● **Work item**: Return exactly the lines of the entries, from the one with "always_comb begin" to the last.

══════════

--- src/rtl/prbs_pkg.sv ---
// Shared types and constants for the PRBS link-test transmit/receive path.
package prbs_pkg;

  typedef enum logic [1:0] {
    ST_IDLE,
    ST_PATTERN,
    ST_PRBS,
    ST_DONE
  } tx_state_e;

  localparam int BYTE_W = 8;
  localparam int LFSR_W = 15;
  localparam int REP_W  = 8;
  localparam int LEN_W  = 16;

  // PRBS-15, x^15 + x^14 + 1: feedback taps on lfsr[14] and lfsr[13]
  localparam int PRBS_TAP_HI = 14;
  localparam int PRBS_TAP_LO = 13;

  // Sync word shared with the receive-side pattern detector
  localparam logic [31:0] DEFAULT_PATTERN = 32'hAABBCCDD;

  // Sync-word byte for a given index, MSB byte first
  function automatic logic [BYTE_W-1:0] pattern_byte(input logic [31:0] pat,
                                                     input logic [1:0]  idx);
    logic [BYTE_W-1:0] b;
    case (idx)
      2'd0:    b = pat[31:24];
      2'd1:    b = pat[23:16];
      2'd2:    b = pat[15:8];
      default: b = pat[7:0];
    endcase
    return b;
  endfunction

endpackage

--- src/rtl/prbs_pattern_tx_prbs15_byte_step.sv ---
// Eight PRBS-15 steps in one combinational slice: the output byte (first
// step in bit 7) and the LFSR state after the eighth step. Also used by
// the receive-side PRBS checker.
module prbs15_byte_step
  import prbs_pkg::*;
(
  input  logic [LFSR_W-1:0] lfsr_in,
  output logic [BYTE_W-1:0] byte_out,
  output logic [LFSR_W-1:0] lfsr_out
);

  logic [LFSR_W-1:0] s;
  logic              fb;

  // Unrolled shift: each step's feedback bit is both the new LFSR LSB and the next output bit
  always_comb begin
    s        = lfsr_in;
    fb       = 1'b0;
    byte_out = '0;
    for (int i = 0; i < BYTE_W; i++) begin
      fb       = s[PRBS_TAP_HI] ^ s[PRBS_TAP_LO];
      byte_out = {byte_out[BYTE_W-2:0], fb};
      s        = {s[LFSR_W-2:0], fb};
    end
    lfsr_out = s;
  end

endmodule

══════════

● **Task answer**:
  always_comb begin
    s        = lfsr_in;
    fb       = 1'b0;
    byte_out = '0;
    for (int i = 0; i < BYTE_W; i++) begin
      fb       = s[PRBS_TAP_HI] ^ s[PRBS_TAP_LO];
      byte_out = {byte_out[BYTE_W-2:0], fb};
      s        = {s[LFSR_W-2:0], fb};
    end
    lfsr_out = s;
  end

endmodule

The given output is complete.